GoogleがGemini 2.5 Computer Useモデルを公開、ウェブとモバイルUIの自律操作を実現する専門AIモデル
最終更新日:2025年10月10日

Googleは2025年10月7日、Gemini 2.5 Proをベースにユーザーインターフェース操作に特化したGemini 2.5 Computer Useモデルをプレビュー公開した。
クリックやタイピング、スクロールなどの操作を通じてウェブページやアプリケーションを人間のように操作でき、複数のベンチマークで既存モデルを上回る性能と低レイテンシを実現している。
- Gemini APIを通じて提供されるUI操作専門モデルで、フォーム入力やドロップダウン操作などの複雑なタスクを自動実行可能
- Online-Mind2WebやWebVoyager、AndroidWorldなどの主要ベンチマークで競合モデルを上回る精度を達成
- 安全性を重視した設計で、危険な操作には確認プロセスを組み込み、段階的安全サービスとシステム指示による制御機能を提供
Gemini 2.5 Computer Useモデルは、Gemini APIの新しいcomputer_useツールを通じて公開され、Google AI StudioとVertex AIから利用可能だ。
モデルはユーザーのリクエスト、環境のスクリーンショット、最近の操作履歴を入力として受け取り、クリックやタイピングといったUI操作を表す関数呼び出しを生成する。
購入などの特定操作では、エンドユーザーの確認を要求する仕組みも備えている。操作実行後は新しいスクリーンショットとURLがモデルに送信され、タスク完了やエラー発生まで反復処理が継続される。
モデルは主にウェブブラウザ向けに最適化されているが、モバイルUI制御タスクでも高い性能を示している。
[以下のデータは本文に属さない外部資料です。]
## src/slfd_pkg.sv

```systemverilog
// Shared types and constants for the sync-byte, length-prefixed frame receiver.
package slfd_pkg;

  localparam logic [7:0]  FRAME_SYNC    = 8'h80;
  localparam logic [15:0] TIMEOUT_RESET = 16'd100;
  localparam logic [8:0]  HEADER_BYTES  = 9'd2;
  localparam logic [15:0] ELAPSED_MAX   = 16'hFFFF;

  typedef enum logic {
    KIND_BYTE = 1'b0,
    KIND_TICK = 1'b1
  } item_kind_t;

  typedef struct packed {
    item_kind_t  kind;
    logic [7:0]  rx_byte;
    logic        buffer_available;
  } in_item_t;

  typedef struct packed {
    logic        valid;
    logic [8:0]  position;
    logic [7:0]  byte_value;
    logic        frame_done;
    logic [8:0]  total_length;
  } result_t;

endpackage

```

## src/slfd_in_stage.sv

```systemverilog
// Input register stage holding one item ahead of the frame logic.
module slfd_in_stage (
  input  logic              clk,
  input  logic              rst_n,
  input  logic              in_tvalid,
  output logic              in_tready,
  input  logic [15:0]       in_tdata,   // rx_byte [7:0], buffer_available [8]
  input  logic              in_tuser,   // kind
  input  logic              advance,
  output logic              item_valid,
  output slfd_pkg::in_item_t item
);
  import slfd_pkg::*;

  logic     s1_v_r;
  logic     s1_v_nxt;
  in_item_t item_r;

  assign in_tready = !s1_v_r || advance;

  always_comb begin
    s1_v_nxt = s1_v_r;
    if (in_tready) begin
      s1_v_nxt = in_tvalid;
    end
  end

  always_ff @(posedge clk) begin
    if (!rst_n) begin
      s1_v_r <= 1'b0;
    end else begin
      s1_v_r <= s1_v_nxt;
    end
  end

  always_ff @(posedge clk) begin
    if (in_tvalid && in_tready) begin
      item_r.kind             <= item_kind_t'(in_tuser);
      item_r.rx_byte          <= in_tdata[7:0];
      item_r.buffer_available <= in_tdata[8];
    end
  end

  assign item_valid = s1_v_r;
  assign item       = item_r;

endmodule

```

## src/slfd_frame_ctl.sv

```systemverilog
// Frame position tracking, timeout and completion logic with its state registers.
module slfd_frame_ctl (
  input  logic               clk,
  input  logic               rst_n,
  input  logic               cfg_wr_en,
  input  logic [15:0]        cfg_wr_data,
  input  logic               item_valid,
  input  slfd_pkg::in_item_t item,
  input  logic               commit,
  output slfd_pkg::result_t  res
);
  import slfd_pkg::*;

  logic [15:0] timeout_r;
  logic [8:0]  idx_r, idx_nxt;
  logic [8:0]  exp_r, exp_nxt;
  logic        open_r, open_nxt;
  logic [15:0] elapsed_r, elapsed_nxt;

  logic        timed_out;
  logic [8:0]  pos;
  logic [8:0]  pos_inc;
  logic [8:0]  exp_eff;
  logic        done;

  always_comb begin
    idx_nxt     = idx_r;
    exp_nxt     = exp_r;
    open_nxt    = open_r;
    elapsed_nxt = elapsed_r;
    res         = '0;
    timed_out   = open_r && (elapsed_r > timeout_r);
    pos         = timed_out ? 9'd0 : idx_r;
    pos_inc     = pos + 9'd1;
    exp_eff     = (pos == 9'd1) ? (HEADER_BYTES + {1'b0, item.rx_byte}) : exp_r;
    done        = (pos_inc >= HEADER_BYTES) && (pos_inc == exp_eff);

    if (item.kind == KIND_TICK) begin
      if (open_r && (elapsed_r != ELAPSED_MAX)) begin
        elapsed_nxt = elapsed_r + 16'd1;
      end
    end else if (!item.buffer_available) begin
      idx_nxt = '0;
    end else begin
      if (timed_out) begin
        idx_nxt     = '0;
        open_nxt    = 1'b0;
        elapsed_nxt = '0;
      end
      if ((pos != 9'd0) || (item.rx_byte == FRAME_SYNC)) begin
        if (pos == 9'd0) begin
          open_nxt    = 1'b1;
          elapsed_nxt = '0;
        end
        exp_nxt = exp_eff;
        idx_nxt = pos_inc;
        if (done) begin
          idx_nxt     = '0;
          open_nxt    = 1'b0;
          elapsed_nxt = '0;
        end
        res.valid        = item_valid;
        res.position     = pos;
        res.byte_value   = item.rx_byte;
        res.frame_done   = done;
        res.total_length = done ? exp_eff : 9'd0;
      end
    end
  end

  always_ff @(posedge clk) begin
    if (!rst_n) begin
      timeout_r <= TIMEOUT_RESET;
      idx_r     <= '0;
      exp_r     <= '0;
      open_r    <= 1'b0;
      elapsed_r <= '0;
    end else begin
      if (cfg_wr_en) begin
        timeout_r <= cfg_wr_data;
      end
      if (commit) begin
        idx_r     <= idx_nxt;
        exp_r     <= exp_nxt;
        open_r    <= open_nxt;
        elapsed_r <= elapsed_nxt;
      end
    end
  end

`ifndef SYNTHESIS
  a_idx_needs_open: assert property (@(posedge clk) disable iff (!rst_n)
    (idx_r != 9'd0) |-> open_r)
    else $error("byte index set while no frame is open");

  a_closed_timer_idle: assert property (@(posedge clk) disable iff (!rst_n)
    !open_r |-> (elapsed_r == 16'd0))
    else $error("elapsed counter running while no frame is open");

  a_done_last_pos: assert property (@(posedge clk) disable iff (!rst_n)
    (res.valid && res.frame_done) |-> ((res.position + 9'd1) == res.total_length))
    else $error("completing item is not at the last position");

  a_start_is_sync: assert property (@(posedge clk) disable iff (!rst_n)
    (res.valid && (res.position == 9'd0)) |-> (res.byte_value == FRAME_SYNC))
    else $error("frame started by a byte other than the sync byte");
`endif

endmodule

```

## src/slfd_out_reg.sv

```systemverilog
// Output register holding one result item until the sink takes it.
module slfd_out_reg (
  input  logic              clk,
  input  logic              rst_n,
  input  slfd_pkg::result_t res,
  input  logic              load,
  output logic              out_free,
  output logic              out_tvalid,
  input  logic              out_tready,
  output logic [31:0]       out_tdata,
  output logic              out_tlast
);
  import slfd_pkg::*;

  logic    out_v_r;
  logic    out_v_nxt;
  result_t res_r;

  assign out_free = !out_v_r || out_tready;

  always_comb begin
    out_v_nxt = out_v_r;
    if (out_free) begin
      out_v_nxt = load;
    end
  end

  always_ff @(posedge clk) begin
    if (!rst_n) begin
      out_v_r <= 1'b0;
    end else begin
      out_v_r <= out_v_nxt;
    end
  end

  always_ff @(posedge clk) begin
    if (load && out_free) begin
      res_r <= res;
    end
  end

  assign out_tvalid = out_v_r;
  assign out_tdata  = {6'd0, res_r.total_length, res_r.byte_value, res_r.position};
  assign out_tlast  = res_r.frame_done;

endmodule

```

## src/sync_length_frame_deframer_core.sv

```systemverilog
// Top level of the sync-byte, length-prefixed frame receiver.
// Each item is either a received byte or one timer tick; frames are the sync
// byte 0x80, a length byte L and L further bytes. Every byte taken into a frame
// comes out with its position, and the final byte raises tlast and carries the
// frame length L+2. Items pass through an input register, the combinational frame
// logic and an output register, so one item is taken per cycle and a result
// is offered once the output register has loaded it; the output register alone sets
// the pace when the sink stalls. The timeout register is written through cfg_wr_en.
module sync_length_frame_deframer_core (
  input  logic        clk,
  input  logic        rst_n,
  input  logic        cfg_wr_en,
  input  logic [15:0] cfg_wr_data,   // timeout_ticks
  input  logic        in_tvalid,
  output logic        in_tready,
  input  logic [15:0] in_tdata,      // rx_byte [7:0], buffer_available [8], zero [15:9]
  input  logic        in_tuser,      // kind
  output logic        out_tvalid,
  input  logic        out_tready,
  output logic [31:0] out_tdata,     // position [8:0], byte_value [16:9],
                                     // total_length [25:17], zero [31:26]
  output logic        out_tlast      // frame_done
);
  import slfd_pkg::*;

  in_item_t item;
  logic     item_valid;
  result_t  res;
  logic     out_free;
  logic     advance;

  assign advance = item_valid && (!res.valid || out_free);

  slfd_in_stage u_in (
    .clk        (clk),
    .rst_n      (rst_n),
    .in_tvalid  (in_tvalid),
    .in_tready  (in_tready),
    .in_tdata   (in_tdata),
    .in_tuser   (in_tuser),
    .advance    (advance),
    .item_valid (item_valid),
    .item       (item)
  );

  slfd_frame_ctl u_ctl (
    .clk         (clk),
    .rst_n       (rst_n),
    .cfg_wr_en   (cfg_wr_en),
    .cfg_wr_data (cfg_wr_data),
    .item_valid  (item_valid),
    .item        (item),
    .commit      (advance),
    .res         (res)
  );

  slfd_out_reg u_out (
    .clk        (clk),
    .rst_n      (rst_n),
    .res        (res),
    .load       (advance && res.valid),
    .out_free   (out_free),
    .out_tvalid (out_tvalid),
    .out_tready (out_tready),
    .out_tdata  (out_tdata),
    .out_tlast  (out_tlast)
  );

endmodule
```

## config.mk

```make
export PLATFORM = sky130hd
export DESIGN_NAME = sync_length_frame_deframer_core
export DESIGN_NICKNAME = d
export VERILOG_FILES = /design/src/slfd_pkg.sv /design/src/slfd_in_stage.sv /design/src/slfd_frame_ctl.sv /design/src/slfd_out_reg.sv /design/src/sync_length_frame_deframer_core.sv
export SDC_FILE = /design/constraint.sdc
export NUM_CORES = 1
export LEC_CHECK = 0
export BUFFER_PORTS_ARGS = -buffer_cell sky130_fd_sc_hd__buf_2
export CAP_MARGIN = 5
export CELL_PAD_IN_SITES_DETAIL_PLACEMENT = 1
export CELL_PAD_IN_SITES_GLOBAL_PLACEMENT = 2
export CORE_UTILIZATION = 36
export DETAILED_ROUTE_END_ITERATION = 8
export GPL_ROUTABILITY_DRIVEN = 0
export PLACE_DENSITY = 0.89
export SETUP_SLACK_MARGIN = 0.05
export SLEW_MARGIN = 20
export SYNTH_ARGS = -nofsm -noshare
export SYNTH_HDL_FRONTEND = slang
export SYNTH_HIERARCHICAL = 1
export SYNTH_SLANG_ARGS = --single-unit
```

## constraint.sdc

```tcl
create_clock -name clk -period 6.5 [get_ports clk]
set_clock_uncertainty 0.15 [all_clocks]
set_input_delay 0.975 -clock clk [delete_from_list [all_inputs] [get_ports clk]]
set_output_delay 0.975 -clock clk [all_outputs]
set_load 0.05 [all_outputs]
```

==> results of run 1 <==
==> where the power goes <==
| group | internal [mW] | switching, mW |
|---|---|---|
| clock network | 0.308 | 0.214 |
| registers | 0.596 | 0.0102 |
| logic | 0.0304 | 0.0493 |
==> layout make-up <==
cell class	instances	area share, %
clock inverter	3	0.6798
timing repair buffer	67	6.034
clock buffer	13	4.249
multi-input combinational	417	46.55
sequential	90	36.88
inverter	28	1.785
tap	180	3.824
ベンチマーク評価では、Gemini 2.5 Computer Useモデルは、Online-Mind2Webで約70%の精度を達成し、Latency(回答が返ってくるまでにかかる時間)は約225秒と競合モデルの中で最も低い値を記録した。
WebVoyagerやAndroidWorldなどの複数のベンチマークでも、自己報告データ、Browserbaseによる評価、Google自身の評価のいずれにおいても、既存の主要モデルを上回る結果を示している。
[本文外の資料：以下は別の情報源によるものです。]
<file path="src/hdl/amm_pkg.sv">
// ----------------------------------------------------------------------------
// amm_pkg: shared types and constants of the audio matrix mixer
// Sizes, field widths, register codes and the queue item that passes from the
// front end to the mixing engine.
// ----------------------------------------------------------------------------
package amm_pkg;

	localparam int NUM_IN      = 8;
	localparam int NUM_OUT     = 8;
	localparam int XPT         = NUM_IN * NUM_OUT;
	localparam int XPT_W       = (XPT > 1) ? $clog2(XPT) : 1;
	localparam int K_W         = (NUM_OUT > 1) ? $clog2(NUM_OUT) : 1;

	localparam int CH_W        = 3;
	localparam int GAIN_W      = 19;
	localparam int SAMP_W      = 24;
	localparam int ACC_W       = 32;
	localparam int BP_W        = 11;
	localparam int MODE_W      = 2;
	localparam int RECIP_W     = 16;
	localparam int LOG_W       = 4;
	localparam int GAIN_FRAC   = 14;
	localparam int RECIP_FRAC  = 16;

	localparam int S_TDATA_W   = 56;
	localparam int M_TDATA_W   = 32;
	localparam int CFG_IDX_W   = 2;
	localparam int CFG_DATA_W  = 16;

	localparam int Q_DEPTH     = 4;
	localparam int Q_W         = 2;

	// Mixing modes; code 3 behaves as fast.
	localparam logic [MODE_W-1:0] MODE_SMOOTH = 2'd0;
	localparam logic [MODE_W-1:0] MODE_FAST   = 2'd1;
	localparam logic [MODE_W-1:0] MODE_FRAME  = 2'd2;

	// Register indexes of the configuration port.
	localparam logic [CFG_IDX_W-1:0] CFG_MIXING_MODE = 2'd0;
	localparam logic [CFG_IDX_W-1:0] CFG_SLIDE_RECIP = 2'd1;
	localparam logic [CFG_IDX_W-1:0] CFG_BLOCK_LOG2  = 2'd2;

	// Request kinds carried in tuser.
	localparam logic REQ_GAIN   = 1'b0;
	localparam logic REQ_SAMPLE = 1'b1;

	localparam logic [LOG_W-1:0] LOG2_MIN = 4'd2;
	localparam logic [LOG_W-1:0] LOG2_MAX = 4'd11;

	typedef struct packed {
		logic [MODE_W-1:0]  mode;
		logic [RECIP_W-1:0] recip;
		logic [LOG_W-1:0]   log2;
	} cfg_t;

	typedef struct packed {
		logic                     is_sample;
		logic                     closes;
		logic [CH_W-1:0]          ich;
		logic [CH_W-1:0]          och;
		logic signed [GAIN_W-1:0] gain;
		logic signed [SAMP_W-1:0] sample;
	} item_t;

	function automatic logic [LOG_W-1:0] eff_log2(input logic [LOG_W-1:0] l);
		logic [LOG_W-1:0] r;
		r = l;
		if (l < LOG2_MIN) r = LOG2_MIN;
		if (l > LOG2_MAX) r = LOG2_MAX;
		return r;
	endfunction

endpackage

</file>
<file path="src/hdl/amm_front.sv">
// ----------------------------------------------------------------------------
// amm_front: input front end
// Unpacks each transfer, drops requests that address no channel, and queues
// the rest for the mixing engine.
// ----------------------------------------------------------------------------
module amm_front (
	input  logic                           clk,
	input  logic                           arst_n,
	input  logic                           s_tvalid,
	output logic                           s_tready,
	input  logic [amm_pkg::S_TDATA_W-1:0]  s_tdata,
	input  logic                           s_tuser,
	output logic                           q_valid,
	output amm_pkg::item_t                 q_item,
	input  logic                           q_pop
);
	import amm_pkg::*;

	item_t            mem_q [Q_DEPTH];
	logic [Q_W-1:0]   wr_ptr_q;
	logic [Q_W-1:0]   rd_ptr_q;
	logic [Q_W:0]     cnt_q;
	item_t            in_item;
	logic             keep;
	logic             push;

	always_comb begin
		in_item.is_sample = (s_tuser == REQ_SAMPLE);
		in_item.ich       = s_tdata[2:0];
		in_item.och       = s_tdata[5:3];
		in_item.gain      = s_tdata[24:6];
		in_item.sample    = s_tdata[48:25];
		in_item.closes    = (int'(in_item.ich) == NUM_IN - 1);
		if (in_item.is_sample) begin
			keep = (int'(in_item.ich) < NUM_IN);
		end else begin
			keep = (int'(in_item.ich) < NUM_IN) && (int'(in_item.och) < NUM_OUT);
		end
	end

	assign s_tready = (int'(cnt_q) < Q_DEPTH);
	assign push     = s_tvalid && s_tready && keep;
	assign q_valid  = (cnt_q != '0);
	assign q_item   = mem_q[rd_ptr_q];

	always_ff @(posedge clk) begin
		if (push) begin
			mem_q[wr_ptr_q] <= in_item;
		end
	end

	always_ff @(posedge clk or negedge arst_n) begin
		if (!arst_n) begin
			wr_ptr_q <= '0;
			rd_ptr_q <= '0;
			cnt_q    <= '0;
		end else begin
			if (push) wr_ptr_q <= wr_ptr_q + Q_W'(1);
			if (q_pop) rd_ptr_q <= rd_ptr_q + Q_W'(1);
			if (push && !q_pop) begin
				cnt_q <= cnt_q + (Q_W+1)'(1);
			end else if (!push && q_pop) begin
				cnt_q <= cnt_q - (Q_W+1)'(1);
			end
		end
	end

endmodule

</file>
これらの性能指標は、実用的なエージェント開発において、精度と速度の両面で優位性があることを示している。
安全性の観点では、GoogleはコンピュータAIエージェントが持つ固有のリスクに対処するため、モデルに安全機能を直接組み込んだ。
ユーザーによる意図的な悪用、予期しないモデル動作、ウェブ環境でのプロンプトインジェクションや詐欺の3つの主要リスクに対応している。開発者向けには、システム整合性の侵害、セキュリティの脅威、CAPTCHA回避、医療機器制御などの高リスク操作を防ぐ安全制御機能を提供する。
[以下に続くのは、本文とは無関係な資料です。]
## src/rtl/iu_pkg.sv

```systemverilog
// Shared types and constants for the integer pixel upscaler.
package iu_pkg;

   // Default line buffer depth in pixels
   localparam int MAX_WIDTH_DEF = 1024;

   // Field and register widths
   localparam int PIXEL_W     = 24;
   localparam int SCALE_W     = 7;
   localparam int ROW_WIDTH_W = 11;
   localparam int CSR_DATA_W  = 11;
   localparam int CSR_INDEX_W = 1;

   // Largest enlargement factor honored
   localparam logic [SCALE_W-1:0] SCALE_MAX = 7'd100;
   localparam logic [SCALE_W-1:0] SCALE_MIN = 7'd1;

   // Value carried by a padding byte
   localparam logic [PIXEL_W-1:0] PAD_BYTE = 24'h000000;

   // Request action codes
   localparam logic ACT_WRITE = 1'b0;
   localparam logic ACT_PULL  = 1'b1;

   // Result kind codes
   localparam logic KIND_PIXEL = 1'b0;
   localparam logic KIND_PAD   = 1'b1;

   // Register indexes
   localparam logic [CSR_INDEX_W-1:0] REG_SCALE     = 1'd0;
   localparam logic [CSR_INDEX_W-1:0] REG_ROW_WIDTH = 1'd1;

   // Result queue depth between front and back
   localparam int QUEUE_DEPTH = 4;

   // Classified result handed from front to back
   typedef struct packed {
      logic valid;
      logic kind;
      logic row_end;
      logic group_end;
   } iu_tag_type;

endpackage

```

## src/rtl/iu_back.sv

```systemverilog
// Back end: joins buffer read data with its tag and queues results.
module iu_back (
   input  logic                       clock,
   input  logic                       reset,
   input  iu_pkg::iu_tag_type         tag,
   input  logic [iu_pkg::PIXEL_W-1:0] mem_rd_data,
   output logic                       full,
   output logic                       rsp_valid,
   input  logic                       rsp_stall,
   output logic                       rsp_kind,
   output logic [iu_pkg::PIXEL_W-1:0] rsp_value,
   output logic                       rsp_row_end,
   output logic                       rsp_group_end
);
   import iu_pkg::*;

   localparam int PW = $clog2(QUEUE_DEPTH);
   localparam int NW = $clog2(QUEUE_DEPTH + 1);

   typedef struct packed {
      logic               kind;
      logic [PIXEL_W-1:0] value;
      logic               row_end;
      logic               group_end;
   } entry_type;

   iu_tag_type       s1_ff;
   entry_type        queue_ff [QUEUE_DEPTH];
   entry_type        push_entry;
   logic [PW-1:0]    head_ff, tail_ff;
   logic [NW-1:0]    count_ff, count_in;
   logic             push, pop;

   // Tag is registered to line up with the registered buffer read
   always_ff @(posedge clock) begin
      if (reset) begin
         s1_ff <= '0;
      end else begin
         s1_ff <= tag;
      end
   end

   assign push = s1_ff.valid;
   assign pop  = rsp_valid & ~rsp_stall;

   // Pad bytes carry zero, pixels carry the buffer data
   always_comb begin
      push_entry.kind      = s1_ff.kind;
      push_entry.value     = (s1_ff.kind == KIND_PAD) ? PAD_BYTE : mem_rd_data;
      push_entry.row_end   = s1_ff.row_end;
      push_entry.group_end = s1_ff.group_end;
   end

   // Queue storage
   always_ff @(posedge clock) begin
      if (push) begin
         queue_ff[tail_ff] <= push_entry;
      end
   end

   // Queue pointers and occupancy
   always_comb begin
      count_in = count_ff;
      case ({push, pop})
         2'b10:   count_in = count_ff + NW'(1);
         2'b01:   count_in = count_ff - NW'(1);
         default: count_in = count_ff;
      endcase
   end

   always_ff @(posedge clock) begin
      if (reset) begin
         head_ff  <= '0;
         tail_ff  <= '0;
         count_ff <= '0;
      end else begin
         if (push) begin
            tail_ff <= tail_ff + PW'(1);
         end
         if (pop) begin
            head_ff <= head_ff + PW'(1);
         end
         count_ff <= count_in;
      end
   end

   // Hold off new transactions when queue plus in-flight slot could overflow
   assign full = (32'(count_ff) + 32'(s1_ff.valid)) >= QUEUE_DEPTH;

   assign rsp_valid     = count_ff != '0;
   assign rsp_kind      = queue_ff[head_ff].kind;
   assign rsp_value     = queue_ff[head_ff].value;
   assign rsp_row_end   = queue_ff[head_ff].row_end;
   assign rsp_group_end = queue_ff[head_ff].group_end;

endmodule

```

## config.mk

```make
export PLATFORM = sky130hd
export DESIGN_NAME = iu_back
export DESIGN_NICKNAME = d
export VERILOG_FILES = /design/src/rtl/iu_pkg.sv /design/src/rtl/iu_back.sv
export SDC_FILE = /design/constraint.sdc
export NUM_CORES = 1
export LEC_CHECK = 0
export ABC_CLOCK_PERIOD_IN_PS = 2200
export BUFFER_PORTS_ARGS = -buffer_cell sky130_fd_sc_hd__buf_2
export CAP_MARGIN = 20
export CORE_UTILIZATION = 45
export CTS_BUF_LIST = sky130_fd_sc_hd__clkbuf_4
export DETAILED_ROUTE_END_ITERATION = 8
export GPL_TIMING_DRIVEN = 0
export PLACE_DENSITY_LB_ADDON = 0.05
export SLEW_MARGIN = 20
export SYNTH_ARGS = -nofsm -noshare
export SYNTH_HDL_FRONTEND = slang
export SYNTH_SLANG_ARGS = --single-unit
```

## constraint.sdc

```tcl
create_clock -name clock -period 2.2 [get_ports clock]
set_input_delay 0.33 -clock clock [delete_from_list [all_inputs] [get_ports clock]]
set_output_delay 0.33 -clock clock [all_outputs]
set_load 0.02 [all_outputs]
```

; ---- Word-level counts from Yosys, hierarchy flattened
; Memory sizes are Yosys's and may differ from the RTL's. A register that Yosys moved wholly into a read port is not among the register bits.
; Index checks and enable logic that the tools add are counted.
[totals]
reg_bits = 11
ram_bits = 108
in_bits = 31
elab_cells = 26
n_memories = 1
[mem_list]
columns = name, depth, width, read_ports, rd_ports_with_merged_regs, write_ports, line_no
row1 = queue_ff, 4, 27, 1, 1, 1, iu_back.sv:28  ; entry_type queue_ff [QUEUE_DEPTH];
[classes]
addsub = 5
magnitude_cmp = 1
eq_ne = 2
n_mux = 6
bitwise = 2
n_reduce_logical = 2
[op_table]
columns = op, count
row1 = $mux W24, 1
row2 = $pmux W3 S2, 1
row3 = $add A2 B1 Y2 const B, 2
row4 = $add A3 B1 Y4, 1
row5 = $ge A4 B3 Y1 const B, 1
row6 = $mux W2, 2
row7 = $add A3 B1 Y3 const B, 1
row8 = $reduce_bool A3 Y1, 1
row9 = $sub A3 B1 Y3 const B, 1
row10 = $eq A2 B1 Y1 const B, 1
row11 = $eq A2 B2 Y1 const B, 1
row12 = $mux W1, 2
row13 = $reduce_bool A2 Y1, 1
row14 = $and A1 B1 Y1, 1
row15 = $not A1 Y1, 1

; ---- Logic depth before layout (Yosys ltp)
; Gate-level depths: netlist (run 1).
[depth]
ltp_word = 4
depth_mapped = 8
mapped_depth_nobuf = 8

; ---- Worst setup path before layout (run 1)
; Ideal clock, no wire load.
[synth_path]
path_kind = register -> register
from = register count_ff[0]
to = register count_ff[2]
setup_ns = 0.071
arrival_time_ns = 1.679
t_required_ns = 2.129
path_slack_ns = 0.450
stages_incl_launch_ff = 9
path_buffers = 0
synth_period_minus_slack_ns = 1.750
cell_sequence = dfxtp_1 -> nor3_2 -> nor2_1 -> ha_1 -> inv_1 -> fa_1 -> xor2_1 -> or3_1 -> a21oi_1
[synth_between]
elab_chain_cells = 4
[synth_lines]
columns = item, line_no
row1 = "start, declared", iu_back.sv:31  ; logic [NW-1:0] count_ff, count_in;
row2 = "start signal, assigned", iu_back.sv:83  ; count_ff <= count_in;
row3 = $reduce_bool A3 Y1 (*), iu_back.sv:90  ; assign rsp_valid = count_ff != '0;
row4 = $and A1 B1 Y1 (*), iu_back.sv:44  ; assign pop = rsp_valid & ~rsp_stall;
row5 = net pop, iu_back.sv:32  ; logic push, pop;
row6 = $eq A2 B1 Y1 or $eq A2 B2 Y1 (tied branches), iu_back.sv:64  ; case ({push, pop})
row7 = $pmux W3 S2 or $reduce_bool A2 Y1 (tied branches), n/a
; Mark *: on every way through the listed nets, which the timed path passes. The rest lies on a longest branch.
; A chain may end at the register's enable or synchronous reset.

==> results.cfg, run 1 <==
[outcome]
status = finished, final reports clean

[timing]
worst_pin_slew_ns = 0.726
fmax_mhz = 469
final-hold-violation-count = 0
setup_violations = 0
grt_setup_unrepaired = yes
finalHoldWorstSlack_ns = 0.169
period_share_pct = 96.9
fin_tns_setup_ns = 0
setup_slack_ns = 0.0688
slew_headroom_pct = 51.6
skew_ns = 0.0143
post-route-min-period_ns = 2.13
slew_viol_final = 0

[global_routing]
grt_max_degree = 28
antenna_found_initial = 0
grt_first_pass_wirelength_um = 12700
grt_overflow = 0
grt_pass1_vias = 2461
grt_use_total_pct = 16.2

[synthesis]
synthTopCellsByArea = edfxtp_1 69%, mux4_2 9.6%, dfxtp_1 5.6%
synth_top_cells_by_count = 108 x edfxtp_1, 29 x nor2b_1, 20 x mux4_2, 13 x dfxtp_1
yosys_warnings = 0
synth-edff-count = 108
yosysMostFrequentCell = edfxtp_1
synth.distinct_cells = 24
syn-num-nets = 264
synth_top_area_share_pct = 69.3
syn_avg_cell_area_um2 = 20.6
syn_area_um2 = 4680
synthCells = 227
yosysSeqAreaShare_pct = 74.9
ys_ff_latch = 121
synth_top_flop_cell = edfxtp_1
synth_top_area_cell = edfxtp_1
async_flop_share_pct = 0

[worst_setup_path]
crit_required_ns = 1.87
rrSetupSlack_ns = 0.31
crit_top_cell = buf_12
rr_worst_depth = 8
critPathCapture = rsp_value[23]
slowest_stage = mux4_2
critical_path_class = flop to primary output
cp_cell_sequence = buf_12, buf_12, mux4_2, buf_6
crit_fanout = 8
rr_startpoint = count_ff[0]
critPathCaptureType = primary output
reg2reg_to = count_ff[2]
cpPeakStageDelay_ns = 0.53
startpoint_type = flop
arrival_ns = 1.80

[route]
top_layer = met4
drt-initial-drc-count = 74
vias = 2327
via_per_inst = 5.03
wl_per_cell_um = 17.2
drt.antenna.violating_nets = 0
met3_wirelength_um = 301
wirelength_um = 7940
m1WireLength_um = 3470
drc = 0
wl_met2_um = 4090
firstDrtPassIters = 4

[cts]
cts_made_buffers = 17
clk_latency_ns = 0.49
cts_tree = done
clock-sinks = 121
cts.path.max_buffers = 2
ctsHtreeMaxLevel = 4
clk_pin_slew_ns = 0.10
clockRootBuffer = clkbuf_4

[layout]
layout-drive-gt1-share_pct = 40.0
n_antenna_cell = 0
final_cell_count_no_fill = 463
area_growth_pct = 23.9
final_nets = 354
post-route-cell-area_um2 = 5790
utilization_pct = 58.5
nFillCells = 797

[floorplan]
pin_count = 60
core_um2 = 9910
fp.dieH_um = 104
start_util_pct = 47.2
die_area_um2 = 10800
fp.dieW_um = 104
num_rows = 36

[worst_hold_path]
min_path_cells = 3
hold_start = rsp_stall
hold_path.class = input port to flop

[placement]
place_area_um2 = 5220
placedCellCount = 422
place_hpwl_um = 4800
portBuffers = 59
gp_congestion = 0.694
post-place-ws_ns = 0.311

[power]
power.density_nw_per_um2 = 1010
p_leak_nw = 2.02
ir_drop_mv = 0.497
power_mw = 5.84

[job]
drv_cap = 0
-- cell families after synthesis --
| logic type | count (synthesis) | share of synthesized area, % |
|---|---|---|
| buf+inv | 17 | 2.30 |
| simple gates | 44 | 5.62 |
| flops | 121 | 74.9 |
| fa+ha+maj | 6 | 1.77 |
| xor+xnor | 3 | 0.562 |
| compound gates | 7 | 0.829 |
| mux | 29 | 14.0 |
具体的には、モデルが提案する各操作を実行前に評価する推論時安全サービスと、特定の重要操作で拒否または確認を求めるシステム指示の2つの制御メカニズムが用意されている。
実用面では、GoogleチームがUI自動テストに本モデルを本番環境に導入し、ソフトウェア開発の大幅な高速化を実現している。
Project MarinerやFirebase Testing Agent、検索のAI Modeにおけるエージェント機能にも活用されている。
早期アクセスプログラムの参加企業からは、Poke.comが競合ソリューションと比較して50%高速であると評価し、Autotabは複雑なケースでのデータ解析性能が最大18%向上したと報告している。
Google決済プラットフォームチームでは、従来は修復に数日を要したUI自動テストの失敗の60%以上を本モデルで自動復旧できるようになった。
AI Marketの見解
Gemini 2.5 Computer Useモデルの登場は、AI技術が構造化されたAPIだけでなく、人間が使用するグラフィカルユーザーインターフェースを直接操作できる段階に到達したことを示す重要な進展だ。
従来のRPA(ロボティック・プロセス・オートメーション)は事前にプログラムされた手順に依存していたが、本モデルは視覚理解と推論能力を組み合わせることで、動的なウェブ環境やモバイルアプリケーションにも柔軟に対応できる。
技術的観点では、ループベースのアーキテクチャとスクリーンショット分析による状態把握が特徴的で、これにより環境変化に対する適応性が高まっている。
ベンチマーク結果が示す低レイテンシと高精度の両立は、実用的なエージェント開発において重要な要素であり、リアルタイム性が求められる業務自動化や顧客対応などの分野で競争優位性をもたらすと想定される。
ビジネス的には、UI自動テストやワークフロー自動化などの既存ユースケースに加え、カスタマーサポートやデータ入力業務、ウェブスクレイピングなど幅広い適用可能性がある。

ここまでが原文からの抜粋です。